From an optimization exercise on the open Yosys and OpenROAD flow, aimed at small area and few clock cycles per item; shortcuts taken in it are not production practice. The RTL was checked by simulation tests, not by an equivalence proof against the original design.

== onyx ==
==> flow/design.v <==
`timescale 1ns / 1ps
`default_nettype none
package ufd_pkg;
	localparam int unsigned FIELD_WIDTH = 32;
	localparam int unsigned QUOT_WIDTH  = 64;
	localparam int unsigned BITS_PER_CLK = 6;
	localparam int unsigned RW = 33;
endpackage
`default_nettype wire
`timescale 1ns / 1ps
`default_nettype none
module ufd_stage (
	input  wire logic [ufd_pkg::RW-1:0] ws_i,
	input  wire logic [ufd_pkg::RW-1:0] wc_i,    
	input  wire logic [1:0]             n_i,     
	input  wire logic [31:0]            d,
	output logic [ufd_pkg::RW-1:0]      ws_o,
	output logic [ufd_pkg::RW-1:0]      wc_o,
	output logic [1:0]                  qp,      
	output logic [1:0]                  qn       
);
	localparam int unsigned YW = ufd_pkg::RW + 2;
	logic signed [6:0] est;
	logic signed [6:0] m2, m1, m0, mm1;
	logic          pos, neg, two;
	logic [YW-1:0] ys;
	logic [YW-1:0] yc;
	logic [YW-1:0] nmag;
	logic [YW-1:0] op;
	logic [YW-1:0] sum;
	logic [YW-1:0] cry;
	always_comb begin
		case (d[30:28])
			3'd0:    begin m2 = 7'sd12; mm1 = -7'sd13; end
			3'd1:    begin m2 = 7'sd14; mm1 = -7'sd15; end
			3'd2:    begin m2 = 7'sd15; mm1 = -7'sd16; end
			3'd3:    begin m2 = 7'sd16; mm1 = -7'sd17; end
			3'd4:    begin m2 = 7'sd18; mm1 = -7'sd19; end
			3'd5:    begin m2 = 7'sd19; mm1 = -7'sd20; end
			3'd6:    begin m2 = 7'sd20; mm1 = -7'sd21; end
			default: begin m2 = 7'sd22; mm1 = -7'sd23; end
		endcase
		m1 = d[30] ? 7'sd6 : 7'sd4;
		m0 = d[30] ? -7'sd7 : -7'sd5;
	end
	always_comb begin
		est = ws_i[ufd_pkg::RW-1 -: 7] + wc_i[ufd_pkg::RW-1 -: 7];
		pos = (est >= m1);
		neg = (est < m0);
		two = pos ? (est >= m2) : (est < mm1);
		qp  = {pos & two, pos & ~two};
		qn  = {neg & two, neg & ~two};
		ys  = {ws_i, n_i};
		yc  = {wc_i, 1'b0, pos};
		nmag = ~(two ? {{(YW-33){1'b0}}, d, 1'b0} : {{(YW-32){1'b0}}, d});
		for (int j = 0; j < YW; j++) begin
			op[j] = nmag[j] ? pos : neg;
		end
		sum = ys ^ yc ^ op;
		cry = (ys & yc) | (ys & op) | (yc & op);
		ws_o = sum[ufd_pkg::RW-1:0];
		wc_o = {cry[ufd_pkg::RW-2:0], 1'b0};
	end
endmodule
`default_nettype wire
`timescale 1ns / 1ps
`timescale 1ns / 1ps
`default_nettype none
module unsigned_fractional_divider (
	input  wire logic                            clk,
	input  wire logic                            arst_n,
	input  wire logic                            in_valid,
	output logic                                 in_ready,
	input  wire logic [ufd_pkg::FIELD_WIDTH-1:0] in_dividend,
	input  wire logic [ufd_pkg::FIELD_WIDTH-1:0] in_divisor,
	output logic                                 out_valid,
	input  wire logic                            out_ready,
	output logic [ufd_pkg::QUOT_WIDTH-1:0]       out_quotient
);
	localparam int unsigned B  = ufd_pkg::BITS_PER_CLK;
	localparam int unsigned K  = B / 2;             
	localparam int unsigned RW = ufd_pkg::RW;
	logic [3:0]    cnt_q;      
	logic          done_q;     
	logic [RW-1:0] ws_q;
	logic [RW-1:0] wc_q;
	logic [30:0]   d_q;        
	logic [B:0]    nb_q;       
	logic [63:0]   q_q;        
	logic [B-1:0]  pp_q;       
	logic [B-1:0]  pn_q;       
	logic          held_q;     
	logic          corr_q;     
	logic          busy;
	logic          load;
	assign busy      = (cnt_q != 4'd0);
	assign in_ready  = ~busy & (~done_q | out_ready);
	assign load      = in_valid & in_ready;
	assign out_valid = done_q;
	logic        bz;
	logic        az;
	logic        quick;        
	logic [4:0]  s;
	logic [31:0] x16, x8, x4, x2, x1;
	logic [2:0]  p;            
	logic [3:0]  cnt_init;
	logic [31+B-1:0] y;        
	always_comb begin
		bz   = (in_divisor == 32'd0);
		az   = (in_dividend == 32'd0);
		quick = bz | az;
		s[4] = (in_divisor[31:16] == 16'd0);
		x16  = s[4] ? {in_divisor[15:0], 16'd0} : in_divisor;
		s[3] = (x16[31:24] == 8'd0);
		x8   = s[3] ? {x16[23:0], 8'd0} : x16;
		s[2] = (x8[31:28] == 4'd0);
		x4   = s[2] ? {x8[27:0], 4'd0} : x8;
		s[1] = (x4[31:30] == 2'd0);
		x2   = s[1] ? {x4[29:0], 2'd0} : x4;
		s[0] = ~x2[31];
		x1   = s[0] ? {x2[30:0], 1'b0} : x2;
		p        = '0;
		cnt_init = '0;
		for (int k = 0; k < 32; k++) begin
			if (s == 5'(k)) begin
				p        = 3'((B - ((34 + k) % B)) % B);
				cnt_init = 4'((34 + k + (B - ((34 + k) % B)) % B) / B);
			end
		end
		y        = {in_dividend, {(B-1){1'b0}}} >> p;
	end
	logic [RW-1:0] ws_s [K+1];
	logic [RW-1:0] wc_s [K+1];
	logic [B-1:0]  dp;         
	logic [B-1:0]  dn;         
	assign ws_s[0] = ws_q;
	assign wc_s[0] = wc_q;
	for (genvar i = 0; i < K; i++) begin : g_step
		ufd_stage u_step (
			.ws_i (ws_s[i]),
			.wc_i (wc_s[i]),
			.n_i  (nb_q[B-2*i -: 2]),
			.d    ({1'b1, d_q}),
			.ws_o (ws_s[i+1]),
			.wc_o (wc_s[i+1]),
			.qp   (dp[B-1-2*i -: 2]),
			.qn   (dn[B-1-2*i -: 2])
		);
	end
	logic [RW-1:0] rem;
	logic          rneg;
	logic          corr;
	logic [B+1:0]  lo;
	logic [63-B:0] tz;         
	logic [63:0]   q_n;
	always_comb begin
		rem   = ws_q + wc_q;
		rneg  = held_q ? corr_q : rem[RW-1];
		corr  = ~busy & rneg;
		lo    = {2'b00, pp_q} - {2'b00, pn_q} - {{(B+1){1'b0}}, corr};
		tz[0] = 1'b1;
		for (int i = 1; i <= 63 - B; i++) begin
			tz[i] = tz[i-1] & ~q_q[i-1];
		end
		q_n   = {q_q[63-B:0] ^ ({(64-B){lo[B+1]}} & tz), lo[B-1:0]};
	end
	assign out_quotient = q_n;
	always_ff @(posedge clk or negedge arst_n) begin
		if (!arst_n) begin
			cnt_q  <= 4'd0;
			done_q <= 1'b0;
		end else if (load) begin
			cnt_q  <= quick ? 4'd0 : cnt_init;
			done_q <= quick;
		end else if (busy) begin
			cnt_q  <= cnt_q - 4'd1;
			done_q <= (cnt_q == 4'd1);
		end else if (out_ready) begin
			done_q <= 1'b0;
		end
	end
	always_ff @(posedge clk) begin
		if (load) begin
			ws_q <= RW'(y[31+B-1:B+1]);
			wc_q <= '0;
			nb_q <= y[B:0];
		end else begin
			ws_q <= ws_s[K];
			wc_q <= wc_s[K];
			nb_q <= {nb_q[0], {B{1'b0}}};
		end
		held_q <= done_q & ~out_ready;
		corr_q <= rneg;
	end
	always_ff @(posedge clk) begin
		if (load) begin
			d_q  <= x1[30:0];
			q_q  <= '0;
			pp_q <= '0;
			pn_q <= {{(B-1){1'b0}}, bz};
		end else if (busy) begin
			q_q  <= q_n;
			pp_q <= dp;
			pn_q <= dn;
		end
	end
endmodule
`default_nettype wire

Directions for this task: Sift the material for lines that include the word "input", and copy each one.

Exercise solution:
	input  wire logic [ufd_pkg::RW-1:0] ws_i,
	input  wire logic [ufd_pkg::RW-1:0] wc_i,    
	input  wire logic [1:0]             n_i,     
	input  wire logic [31:0]            d,
	input  wire logic                            clk,
	input  wire logic                            arst_n,
	input  wire logic                            in_valid,
	input  wire logic [ufd_pkg::FIELD_WIDTH-1:0] in_dividend,
	input  wire logic [ufd_pkg::FIELD_WIDTH-1:0] in_divisor,
	input  wire logic                            out_ready,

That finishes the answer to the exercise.